How to deal with violent, evil nutjobs

August 26, 2015 | « back

By: Ted Nugent

Evil stalks our world. I am absolutely convinced that good people everywhere must embrace this discomforting and life-threatening reality, and like U.S. Marine Corps warriors, do everything in our power to improvise, adapt and overcome.

Dedicated TV reporter Alison Parker and ace cameraman Adam Ward are dead, ambushed and murdered, and Chamber of Commerce head Vicki Gardner wounded by an evil-driven madman.

As more and more evidence trickles in, it turns out the killer was universally known to be a classic nutjob.

As always, again, America’s prayers flood forth for the families and loved ones at this heartbreaking time of such unnecessary and tragic loss.

After all, to people with hearts and souls, all lives matter.

A professional journalist (though rare) should be able to do his or her job without hiring armed commando security for a simple morning report, but I’m afraid what should be and what must be are two very different things in this world gone mad that we find ourselves in today.

One would think, or at least hope, that armed security wouldn’t be needed at Virginia Tech, Columbine, Sandy Hook, movie theaters in Aurora, Colorado, and Lafayette, Louisiana, a shopping center in Tucson, a mall in New Jersey, a fast food eatery in California, a church in South Carolina, military recruiting offices in Arkansas and North Carolina, a walk on a San Francisco pier with dad, or on commuter trains on Long Island and in France.

Think again.

I am well aware, according to the recent FBI Uniform Crime Report and the Crime Prevention Research Center updates, that statistically, American streets are safer these days than in many years, mostly because we have locked up as many bad guys as possible so they cannot access their next victims.

Unfortunately, all of these violent, murderous perpetrators in so many of these incidents were known to be dangerous, or at the very least “off-center” by everyone around them.

I’m just a guitar player, but when I’m performing my husband, parental, grand-parenting and neighborly duties, or just cruising America rockin’ and a rollin’ with my band, I am convinced more and more all the time that my Boy Scout mantra of “always be prepared” isn’t just a matter of convenience, but ultimately a very real potential matter of life and death.

Can we be ready for everything all the time? No. But with but a modicum of honest review, there are indeed numerous pragmatic and intelligent steps we can all take to minimize our exposure to ambush and random violence.

Just this morning I spoke with my hunting and rock ‘n’ roll BloodBrother Mathew Rodriguez in Lafayette, Louisiana, a survivor of that theater shooting. Losing his precious and soon-to-have-been fiancee, Mayci Breaux, to the well-known crazy, Mathew discussed these very issues, and we agreed that under some circumstances, there is little we can do to be ready for random violence. We also agreed how we must all tackle the out-of-control disregard for mentally ill and oftentimes clear and present dangerous individuals.

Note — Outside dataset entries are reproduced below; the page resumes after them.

## src/rtl/alu_cnt_dec_unit.sv

```systemverilog
// Arithmetic/decode utility block: combinational 4-bit ALU with flags,
// 3-bit wrap-around down-counter, and 3-to-8 one-hot decoder.
// Ports:
//   clk, resetn                 - system clock, async active-low reset
//   alu_fnselec, alu_a, alu_b   - ALU op select and two's complement operands
//   alu_res, alu_zero,
//   alu_overflow, alu_carry     - ALU result and flags (combinational)
//   cnt_en, cnt_q               - counter enable and registered count
//   dec_x, dec_en, dec_y        - decoder select/enable and one-hot output
module alu_cnt_dec_unit #(
  parameter logic [2:0] CNT_RST = 3'd0
) (
  input  logic       clk,
  input  logic       resetn,
  input  logic [2:0] alu_fnselec,
  input  logic [3:0] alu_a,
  input  logic [3:0] alu_b,
  output logic [3:0] alu_res,
  output logic       alu_zero,
  output logic       alu_overflow,
  output logic       alu_carry,
  input  logic       cnt_en,
  output logic [2:0] cnt_q,
  input  logic [2:0] dec_x,
  input  logic       dec_en,
  output logic [7:0] dec_y
);

  localparam int unsigned ALU_W = 4;
  localparam int unsigned CNT_W = 3;
  localparam int unsigned DEC_W = 8;

  localparam logic [2:0] OP_ADD = 3'b000;
  localparam logic [2:0] OP_SUB = 3'b001;
  localparam logic [2:0] OP_NOT = 3'b010;
  localparam logic [2:0] OP_AND = 3'b011;
  localparam logic [2:0] OP_OR  = 3'b100;
  localparam logic [2:0] OP_XOR = 3'b101;
  localparam logic [2:0] OP_SLT = 3'b110;
  localparam logic [2:0] OP_EQ  = 3'b111;

  logic [ALU_W:0]   add_sum;
  logic [ALU_W:0]   sub_sum;
  logic [CNT_W-1:0] cnt_d;

  // Carry-extended adder and subtractor (A + ~B + 1, carry=1 means no borrow)
  always_comb begin
    add_sum = {1'b0, alu_a} + {1'b0, alu_b};
    sub_sum = {1'b0, alu_a} + {1'b0, ~alu_b} + (ALU_W+1)'(1);
  end

  // ALU result and flags; flags only meaningful for add/sub
  always_comb begin
    alu_res      = '0;
    alu_overflow = 1'b0;
    alu_carry    = 1'b0;
    case (alu_fnselec)
      OP_ADD: begin
        alu_res      = add_sum[ALU_W-1:0];
        alu_carry    = add_sum[ALU_W];
        alu_overflow = (alu_a[3] == alu_b[3]) && (add_sum[3] != alu_a[3]);
      end
      OP_SUB: begin
        alu_res      = sub_sum[ALU_W-1:0];
        alu_carry    = sub_sum[ALU_W];
        alu_overflow = (alu_a[3] != alu_b[3]) && (sub_sum[3] != alu_a[3]);
      end
      OP_NOT: alu_res = ~alu_a;
      OP_AND: alu_res = alu_a & alu_b;
      OP_OR:  alu_res = alu_a | alu_b;
      OP_XOR: alu_res = alu_a ^ alu_b;
      // True signed compare; the subtractor sign bit is wrong on overflow
      OP_SLT: alu_res = {3'b000, ($signed(alu_a) < $signed(alu_b))};
      OP_EQ:  alu_res = {3'b000, (alu_a == alu_b)};
      default: alu_res = '0;
    endcase
  end

  assign alu_zero = (alu_res == 4'd0);

  // Down-counter next state; 3-bit arithmetic wraps 0 -> 7 naturally
  always_comb begin
    cnt_d = cnt_q;
    if (cnt_en) begin
      cnt_d = cnt_q - CNT_W'(1);
    end
  end

  // Counter register
  always_ff @(posedge clk or negedge resetn) begin
    if (!resetn) begin
      cnt_q <= CNT_RST;
    end else begin
      cnt_q <= cnt_d;
    end
  end

  // One-hot decoder with enable
  always_comb begin
    dec_y = '0;
    if (dec_en) begin
      dec_y = DEC_W'(1) << dec_x;
    end
  end

endmodule

```

## config.mk

```make
export PLATFORM = sky130hd
export DESIGN_NAME = alu_cnt_dec_unit
export DESIGN_NICKNAME = d
export VERILOG_FILES = /design/src/rtl/alu_cnt_dec_unit.sv
export SDC_FILE = /design/constraint.sdc
export NUM_CORES = 1
export LEC_CHECK = 0
export BUFFER_PORTS_ARGS = -buffer_cell sky130_fd_sc_hd__buf_4
export CORE_UTILIZATION = 47
export CTS_CLUSTER_SIZE = 14
export DETAILED_ROUTE_END_ITERATION = 7
export PLACE_DENSITY = 0.79
export SYNTH_ARGS = -nofsm -noshare
export SYNTH_HDL_FRONTEND = slang
export SYNTH_SLANG_ARGS = --single-unit
```

## constraint.sdc

```tcl
create_clock -name clk -period 3.2 [get_ports clk]
set_input_delay 0.64 -clock clk [delete_from_list [all_inputs] [get_ports clk]]
set_output_delay 0.64 -clock clk [all_outputs]
set_load 0.01 [all_outputs]
```

Word level (Yosys, flattened, before mapping)
Cells that the tools add are included.
{"block": "totals", "ff_bits": 3, "input_bits": 18, "output_inout_bits": 18, "elab_cells": 32}
{"block": "classes", "add_sub_neg": 4, "n_lt_le_gt_ge": 1, "n_eq_ne": 12, "n_shift": 1, "muxes": 4, "bitwise": 5, "n_reduce_logical": 4}
{"cell": "$pmux W4 S8", "n": 1}
{"cell": "$eq A3 B3 Y1 const B", "n": 4}
{"cell": "$add A4 B4 Y5", "n": 2}
{"cell": "$mux W8", "n": 1}
{"cell": "$not A4 Y4", "n": 2}
{"cell": "$shl A1 B3 Y8 const A", "n": 1}
{"cell": "$eq A3 B2 Y1 const B", "n": 2}
{"cell": "$add A5 B1 Y5 const B", "n": 1}
{"cell": "$and A4 B4 Y4", "n": 1}
{"cell": "$eq A4 B4 Y1", "n": 1}
{"cell": "$logic_not A4 Y1", "n": 1}
{"cell": "$lt A4 B4 Y1", "n": 1}
{"cell": "$or A4 B4 Y4", "n": 1}
{"cell": "$pmux W1 S2", "n": 2}
{"cell": "$xor A4 B4 Y4", "n": 1}
{"cell": "$eq A3 B1 Y1 const B", "n": 1}
{"cell": "$logic_not A3 Y1", "n": 1}
{"cell": "$ne A1 B1 Y1", "n": 3}
{"cell": "$sub A3 B1 Y3 const B", "n": 1}
{"cell": "$logic_and A1 B1 Y1", "n": 2}
{"cell": "$eq A1 B1 Y1", "n": 1}

Longest topological paths before layout
Gate-level depths: netlist (run 1).
{"block": "logic_depth", "word_depth": 6, "ltp_mapped": 9, "depth_no_buf": 9}

Least setup slack after synthesis (run 1)
Ideal clock, no wire load.
{"block": "synth_path", "path_type": "input port to output port", "start": "in alu_b[1]", "end": "out alu_overflow", "arrival_time_ps": 2359, "t_required_ps": 2560, "slack_ps": 201, "path_stages": 7, "path_buffers": 0, "path_cell_list": "inv_1 -> ha_1 -> a21o_1 -> a21oi_2 -> nor3b_1 -> a31oi_1 -> a2111oi_0"}
{"block": "synth_via", "elab_chain_cells": 6, "word_cells_on_any_way": 9, "cone_classes": "add/sub (3); eq/ne (2); mux (1); bitwise (1); reduce/logical (2)"}
{"element": "start: declaration", "line_no": "17", "source": "input logic [3:0] alu_b,"}
{"element": "$not A4 Y4", "line_no": "49", "source": "sub_sum = {1'b0, alu_a} + {1'b0, ~alu_b} + (ALU_W+1)'(1);"}
{"element": "$add A4 B4 Y5", "line_no": "49"}
{"element": "$add A5 B1 Y5", "line_no": "49"}
{"element": "$ne A1 B1 Y1", "line_no": "66", "source": "alu_overflow = (alu_a[3] != alu_b[3]) && (sub_sum[3] != alu_a[3]);"}
{"element": "$logic_and A1 B1 Y1", "line_no": "66"}
{"element": "$pmux W1 S2 (*)", "line_no": "57", "source": "case (alu_fnselec)"}
{"element": "end: declaration", "line_no": "20", "source": "output logic alu_overflow,"}
Mark *: on every way between the ends. The rest lies on a longest branch, timed or not.

Worst setup path after layout (run 1)
{"block": "layout_path", "start": "in alu_a[0]", "end": "out alu_zero"}
{"block": "layout_via", "elab_chain_cells": 4, "word_cells_on_any_way": 11, "cone_classes": "add/sub (3); order compare (1); eq/ne (1); mux (1); bitwise (4); reduce/logical (1)"}
{"element": "start: declaration", "line_no": "16", "source": "input logic [3:0] alu_a,"}
{"element": "$add A4 B4 Y5", "line_no": "49"}
{"element": "$add A5 B1 Y5", "line_no": "49"}
{"element": "$pmux W4 S8 (*)", "line_no": "57"}
{"element": "$logic_not A4 Y1 (*)", "line_no": "79", "source": "assign alu_zero = (alu_res == 4'd0);"}
{"element": "end: declaration", "line_no": "19", "source": "output logic alu_zero,"}
Marks and branches as above.

==> results of run 1 <==
[metrics by stage]
stage / std cells / instance area (sq um) / setup TNS, ns
3_5_place_dp: 171 / 1110 / -0.0195
5_1_grt: 179 / 1220 / -0.0203
6_report: 179 / 1220 / 0
2_1_floorplan: 117 / 845 / 0
4_1_cts: 176 / 1160 / 0
3_3_place_gp: 171 / 1110 / 0
[kinds of logic (layout without fill, tap and decap cells)]
| group | count (synthesis) | in the layout | synth area share [%] |
|---|---|---|---|
| adder cells (fa/ha/maj) | 15 | 15 | 24.0 |
| buffers and inverters | 21 | 59 | 10.8 |
| flip-flops | 3 | 3 | 8.89 |
| AND/OR/NAND/NOR | 45 | 45 | 26.1 |
| AO/OA/AOI/OAI | 27 | 27 | 23.7 |
| XOR/XNOR | 4 | 4 | 4.15 |
| multiplexers | 2 | 2 | 2.37 |
[what timing repair did]
action,in CTS,in global routing
setup endpoints to repair,1,3
setup buffers,1,3
gates resized for setup,6,10
pin swaps,4,6
[worst paths after layout]
path | start | endpoint | slack (ns) | cells after the start
min in group clk | cnt_q[2] | cnt_q[2] | 0.47 | 1
max in group asynchronous | resetn | cnt_q[1] | 2.92 | 1
min | resetn | cnt_q[0] | 0.18 | 1
max | alu_a[0] | alu_zero | 0.07 | 11
max reg2reg | cnt_q[0] | cnt_q[1] | 2.25 | 3
min reg2reg | cnt_q[2] | cnt_q[2] | 0.47 | 1
[per-layer routing]
| metal | share of wire, % | wire, um |
|---|---|---|
| met1 | 43 | 1040 |
| met4 | 0 | 0 |
| met3 | 8.5 | 204 |
| met2 | 48 | 1160 |
| met5 | 0 | 0 |
[layout by cell type (no fill, tap or decap), types with 2 or more instances in the layout]
cell type                   n
sky130_fd_sc_hd__a21oi_1    6
sky130_fd_sc_hd__a21oi_2    4
sky130_fd_sc_hd__a31oi_1    2
sky130_fd_sc_hd__buf_4     39
sky130_fd_sc_hd__clkbuf_4   3
sky130_fd_sc_hd__dfrtp_1    3
sky130_fd_sc_hd__ha_1      10
sky130_fd_sc_hd__ha_4       2
sky130_fd_sc_hd__inv_1     12
sky130_fd_sc_hd__inv_2      2
sky130_fd_sc_hd__mux2i_1    2
sky130_fd_sc_hd__nand2_1    9
sky130_fd_sc_hd__nand2b_1   4
sky130_fd_sc_hd__nor2_1    18
sky130_fd_sc_hd__nor3_1     4
sky130_fd_sc_hd__nor3b_1    2
sky130_fd_sc_hd__o211ai_1   2
sky130_fd_sc_hd__o21a_1     2
sky130_fd_sc_hd__or3_1      2
sky130_fd_sc_hd__xnor2_1    3
[layout make-up]
| cell class | count | area [sq um] | share of cell area (%) |
|---|---|---|---|
| well taps | 24 | 30.0 | 2.46 |
| multi-input cells | 93 | 732 | 59.9 |
| clock buffers | 4 | 26.3 | 2.15 |
| repair buffers | 39 | 293 | 24.0 |
| inverters | 16 | 66.3 | 5.42 |
| flip-flops and latches | 3 | 75.1 | 6.14 |
[power breakdown]
part | leakage, nW | internal [mW] | switching [mW]
Combinational | 0.547 | 0.122 | 0.126
Sequential | 0.0350 | 0.0585 | 0.0132
Clock | 0.0150 | 0.0467 | 0.0200
==> impl_metrics.yaml, run 1 <==
run_status:
  run_status: "completed"
clocking:
  clock_input_transition_at_the_sequential_cells_of_the_worst_setup_and_hold_paths_ns: 0.04
  cts.sinks: 3
  cts-htree-levels: 1
  clk_root_buffer_cell: "sky130_fd_sc_hd__clkbuf_4"
  cts_hold_buf: 0
  worstSkewPairLatency_ns: 0.23
  tritoncts.num_buffers: 3
  clock_path_buffers: 2
  cts_tree: "done"
place:
  gpl.final_weighted_congestion: 0.925
  port-buffer-count: 35
  hpwlAfterDp_mm: 1.67
  pre_cts_ws_ns: -0.0195
setup_path:
  crit_buf_inv: 4
  timing_worst_setup_path_type: "input port to output port"
  worstPathMaxFanout: 3
  critical_path.max_stage_delay_ns: 0.42
  cell_family_with_most_cp_delay: "simple AND/OR/NAND/NOR gates"
  crit_required_ns: 2.56
  timing.critical_path.slowest_stage_cell: "sky130_fd_sc_hd__or4_4"
  timing.critical_path.cells: "buf_4 -> inv_4 -> ha_4 -> inv_2 -> fa_2 -> nor2b_4 -> or4_4 -> a21oi_2 -> o21a_1 -> nor4_2 -> buf_4"
  end_kind: "output port"
  critPathArrivalTime_ns: 2.49
  crit_path_frequent_cell: "sky130_fd_sc_hd__buf_4"
  crit_path_start_kind: "input port"
sta:
  finalSetupViolations: 0
  tightest_slew_ns: 0.400
  timing.fmax_ghz: 0.319
  finalHoldViolCount: 0
  min_period_ns: 3.13
  worst_clock_skew_ns: 0.00829
  period_share_pct: 97.8
  slew-limit-headroom_pct: 73.3
  timing.hold.ws_ns: 0.183
  slew_violations: 0
  finalWorstSetupSlack_ns: 0.0694
min_path:
  holdCritPathClass: "input port to async pin"
global_route:
  most_crowded_layer_after_global_routing: "met2"
  globalRouteMet2Util_pct: 35.3
  largest_net_degree_at_the_start_of_global_routing: 24
  grt_remaining_overflow: 0
  grt_pass1_wl_mm: 3.37
  grt_pass1_vias: 802
  grt.met1_usage_pct: 33.3
  global_route.usage.total_pct: 22.5
  grt_use_met3_pct: 0.816
  antenna_found_initial: 0
layout:
  regMostFlops: "cnt_q"
  largest_reg_flops: 3
  synthToLayoutAreaGrowth_pct: 44.7
  layout_top_registers: "cnt_q (3)"
  fin_nets: 189
  fin_util_pct: 76.7
  antenna_cells: 0
  drive_gt1_share_pct: 38.1
  fillerInstances: 126
synth:
  yosysWarningCount: 0
  synth_sequential_area_ratio_pct: 8.89
  synth-edff-count: 0
  postSynthRegisterBits: 3
  synth_area_leaders: "sky130_fd_sc_hd__ha_1 (19%), sky130_fd_sc_hd__dfrtp_1 (8.9%), sky130_fd_sc_hd__nor2_1 (8.0%)"
  area_share_of_the_largest_cell_type_after_synthesis_pct: 19.3
  mappedNetlistNets: 150
  post_synth_instance_area_sq_um: 845
  yosys.cell_count.top_type: "sky130_fd_sc_hd__nor2_1"
  yosys_most_used_dff: "sky130_fd_sc_hd__dfrtp_1"
  async_flop_share_pct: 100
  yosys.area.top_type: "sky130_fd_sc_hd__ha_1"
  post_synth_most_frequent_cells: "sky130_fd_sc_hd__nor2_1 (18), sky130_fd_sc_hd__inv_1 (15), sky130_fd_sc_hd__ha_1 (13)"
  syn-instance-count: 117
  post_synth_num_cell_types: 40
  average_cell_area_after_synthesis_sq_um: 7.22
routing:
  total_vias_in_the_final_route: 990
  avgViaCountPerCell: 5.53
  ant_nets: 0
  detail_route.iter0.violations: 28
  wl_per_cell_um: 13.4
  drc: 0
  detail_route.first_pass.iterations: 4
  routed_wl_mm: 2.41
floorplanning:
  num_io_pins: 36
  die_area_sq_mm: 0.00197
  dieWidth_um: 44.4
  fp.coreArea_sq_mm: 0.00159
  fp.dieH_um: 44.4
  start_util_pct: 53.0
  rows: 14
flow_run:
  timing.max_cap.violations: 0
power_and_ir_drop:
  power.density_cell_area_mw_per_mm2: 316
  power.total_mw: 0.386
  peakVddDrop_mv: 0.430
  leakage_nw: 0.597
Power figures use the tool's default switching activity.
==> run 2: changes to the inputs <==
--- a/config.mk
+++ b/config.mk
@@ -6,10 +6,11 @@
 export NUM_CORES = 1
 export LEC_CHECK = 0
 export BUFFER_PORTS_ARGS = -buffer_cell sky130_fd_sc_hd__buf_4
-export CORE_UTILIZATION = 47
-export CTS_CLUSTER_SIZE = 14
+export CORE_UTILIZATION = 43
+export CTS_BUF_LIST = sky130_fd_sc_hd__clkbuf_4 sky130_fd_sc_hd__clkbuf_8 sky130_fd_sc_hd__clkbuf_16
+export CTS_CLUSTER_SIZE = 40
 export DETAILED_ROUTE_END_ITERATION = 7
-export PLACE_DENSITY = 0.79
+export PLACE_DENSITY = 0.76
 export SYNTH_ARGS = -nofsm -noshare
 export SYNTH_HDL_FRONTEND = slang
 export SYNTH_SLANG_ARGS = --single-unit
==> constraint.sdc (replaced) <==
create_clock -name clk -period 2.8 [get_ports clk]
set_input_delay 0.56 -clock clk [delete_from_list [all_inputs] [get_ports clk]]
set_output_delay 0.56 -clock clk [all_outputs]
set_load 0.01 [all_outputs]
==> impl_metrics.yaml, run 2 (synthesis gave the netlist of run 1 again) <==
setup_path:
  end_kind: "output port"
  timing_worst_setup_path_type: "input port to output port"
  crit_path_start_kind: "input port"
  rr_startpoint: "cnt_q[0]"
  r2r_setup_slack_ns: 1.88
  critPathArrivalTime_ns: 2.27
  crit_required_ns: 2.24
  worst-r2r-cell-count: 3
  worstPathMaxFanout: 3
  worstReg2RegEnd: "cnt_q[1]"
floorplanning:
  fp.coreArea_sq_mm: 0.00178
  die_area_sq_mm: 0.00215
  dieWidth_um: 46.3
  rows: 15
  fp.dieH_um: 46.3
  num_io_pins: 36
  start_util_pct: 47.4
layout:
  largest_reg_flops: 3
  regMostFlops: "cnt_q"
  layout_top_registers: "cnt_q (3)"
  synthToLayoutAreaGrowth_pct: 63.6
  drive_gt1_share_pct: 45.5
  mostFrequentLayoutCell: "sky130_fd_sc_hd__buf_4"
  antenna_cells: 0
  final_cell_mix: "sky130_fd_sc_hd__buf_4 (47), sky130_fd_sc_hd__nor2_1 (18), sky130_fd_sc_hd__inv_1 (11), sky130_fd_sc_hd__nand2_1 (9), sky130_fd_sc_hd__ha_1 (9)"
  fin_nets: 199
  fillerInstances: 122
min_path:
  holdCritPathClass: "input port to async pin"
run_status:
  violations: "negative setup slack"
  run_status: "finished with violations"
global_route:
  grt_pass1_wl_mm: 3.74
  antenna_found_initial: 0
  grt.met1_usage_pct: 27.5
  grt_use_met3_pct: 0.784
  largest_net_degree_at_the_start_of_global_routing: 24
  grt_remaining_overflow: 0
  global_route.usage.total_pct: 23.2
  globalRouteMet2Util_pct: 43.9
  grt_pass1_vias: 928
  most_crowded_layer_after_global_routing: "met2"
sta:
  finalSetupViolations: 1
  slew-limit-headroom_pct: 74.0
  period_share_pct: 101
  timing.fmax_ghz: 0.354
  timing.hold.ws_ns: 0.113
  slew_violations: 0
  finalWorstSetupSlack_ns: -0.0260
  worst_clock_skew_ns: 0.00268
  min_period_ns: 2.83
  tightest_slew_ns: 0.388
  grt_setup_unrepaired: "yes"
  finalHoldViolCount: 0
clocking:
  clk_root_buffer_cell: "sky130_fd_sc_hd__clkbuf_4"
  cts.sinks: 3
  worstSkewPairLatency_ns: 0.23
  cts_tree: "done"
  tritoncts.num_buffers: 3
  cts-htree-levels: 1
  clock_input_transition_at_the_sequential_cells_of_the_worst_setup_and_hold_paths_ns: 0.04
  clock_path_buffers: 2
power_and_ir_drop:
  leakage_nw: 0.668
  peakVddDrop_mv: 0.311
  power.total_mw: 0.475
  power.density_cell_area_mw_per_mm2: 344
routing:
  routed_wl_mm: 2.38
  detail_route.first_pass.iterations: 6
  avgViaCountPerCell: 5.30
  wl_per_cell_um: 12.5
  ant_nets: 0
  drc: 0
  total_vias_in_the_final_route: 1007
  detail_route.iter0.violations: 38
place:
  hpwlAfterDp_mm: 1.67
  gpl.final_weighted_congestion: 0.818
  port-buffer-count: 35
flow_run:
  timing.max_cap.violations: 0
-- run 2: area by class of cell --
class,instances,area (sq um),area share (%)
sequential,3,75.1,5.43
multi-input combinational,93,779,56.4
inverter,16,72.6,5.25
tap,25,31.3,2.26
timing repair buffer,49,393,28.4
clock buffer,4,30.0,2.17
-- run 2: worst max-delay path, cell delays in order --
cell and delay (ns):
sky130_fd_sc_hd__buf_4 0.09, sky130_fd_sc_hd__inv_2 0.06, sky130_fd_sc_hd__buf_4 0.14, sky130_fd_sc_hd__fa_2 0.36, sky130_fd_sc_hd__nor2b_4 0.14, sky130_fd_sc_hd__or4_4 0.41, sky130_fd_sc_hd__a21oi_2 0.12, sky130_fd_sc_hd__o21a_1 0.16
sky130_fd_sc_hd__nor4_2 0.06, sky130_fd_sc_hd__buf_4 0.15
-- run 2: metrics by stage --
| stage | instance area (sq um) | setup TNS (ns) | util [%] | worst slack (ns) | cells |
|---|---|---|---|---|---|
| after floorplan | 846 | 0 | - | 0.0660 | 117 |
| after global placement | 1200 | -0.292 | 67.1 | -0.137 | 182 |
| after detailed placement | 1200 | -0.543 | 67.1 | -0.208 | 182 |
| after CTS | 1290 | -0.234 | 72.6 | -0.122 | 188 |
| after global routing | 1380 | -0.128 | 77.5 | -0.0954 | 190 |
| final | 1380 | -0.0260 | 77.5 | -0.0260 | 190 |
-- run 2: how the worst max path moves through the flow --
stage / end / cells past startpoint / from / slack, ns
finish: alu_zero / 10 / alu_b[1] / -0.03
global route: alu_zero / 11 / alu_a[0] / -0.1
CTS: alu_zero / 11 / alu_a[0] / -0.12
detailed placement: alu_zero / 11 / alu_a[0] / -0.21
global placement: alu_zero / 11 / alu_a[0] / -0.14
floorplan: alu_overflow / 7 / alu_b[1] / 0.07
-- run 2: timing repair --
action	CTS	global route
setup buffers	2	2
gates resized for setup	15	14
pin swaps	7	9
hold buffers	0	0
setup endpoints to repair	4	4
-- run 2: metal layers --
| layer | wire, um | part of all wire, % |
|---|---|---|
| met2 | 1200 | 50 |
| met1 | 1030 | 43 |
| met5 | 0 | 0 |
| met4 | 23 | 0.97 |
| met3 | 127 | 5.3 |
-- run 2: power by group --
part           switching (mW)  internal [mW]
logic                   0.147          0.162
clock network          0.0206         0.0629
registers              0.0153         0.0669
total                   0.183          0.292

I would look to the three American warriors on that commuter train in France who exercised their brave USA warrior DNA by charging toward the danger and instantly neutralizing the evil-doer, saving God knows how many innocent lives.

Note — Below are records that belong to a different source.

--- config.mk ---
export PLATFORM = sky130hd
export DESIGN_NAME = video_vga_hsync_gen_flat
export DESIGN_NICKNAME = d
export VERILOG_FILES = /design/src/rtl/video_vga_hsync_gen_if.sv /design/src/rtl/video_vga_hsync_gen.sv /design/src/flat_wrapper.sv
export SDC_FILE = /design/constraint.sdc
export NUM_CORES = 1
export LEC_CHECK = 0
export ABC_AREA = 1
export BUFFER_PORTS_ARGS = -buffer_cell sky130_fd_sc_hd__buf_2
export CELL_PAD_IN_SITES_DETAIL_PLACEMENT = 1
export CELL_PAD_IN_SITES_GLOBAL_PLACEMENT = 1
export CORE_UTILIZATION = 39
export DETAILED_ROUTE_END_ITERATION = 8
export PLACE_DENSITY = 0.84
export SKIP_CTS_REPAIR_TIMING = 1
export SLEW_MARGIN = 5
export SYNTH_ARGS = -nofsm -noshare
export SYNTH_HDL_FRONTEND = slang
export SYNTH_SLANG_ARGS = --single-unit
--- constraint.sdc ---
create_clock -name clk -period 2.21 [get_ports clk]
set_clock_uncertainty 0.2 [all_clocks]
set_input_delay 0.3315 -clock clk [delete_from_list [all_inputs] [get_ports clk]]
set_output_delay 0.3315 -clock clk [all_outputs]
set_load 0.1 [all_outputs]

That was a perfect example of improvising, adapting and overcoming. Good over evil, case closed.

Other recent incidents further prove that swift, decisive action may be the only hope to crush evil.

A teacher at Virginia Tech was able to halt an armed student in her classroom.

Good citizens in Louisiana responded heroically when they witnessed the murder of a state trooper, pulled over and subdued the armed punk.

Such action is taken pretty much every day across America, where the instinct to stop evil rises to the occasion.

Many would ask if it is time to provide real, armed, capable security for otherwise normal activities.

I would think so.

My recommendation would be for caring, thinking people to upgrade their attentiveness and overall level of awareness.

This does not mean becoming paranoid, reclusive or fearful, but rather to intelligently review the details available in all such deadly attacks, and learn all we can about the circumstances, individuals and behavior leading up to them and what actions and resources are available to us to stop such evil.

The one consistent remains: the always weird, goofy, out of the ordinary and unacceptable behavior by all such creeps. In an embarrassing world of political correctness, too often we are discouraged to report such abhorrent behavior, thereby allowing the evil to intensify till all hell breaks loose.

See something, say something. It is time we care more about saving innocent lives instead of worrying about hurting some strange person’s feelings.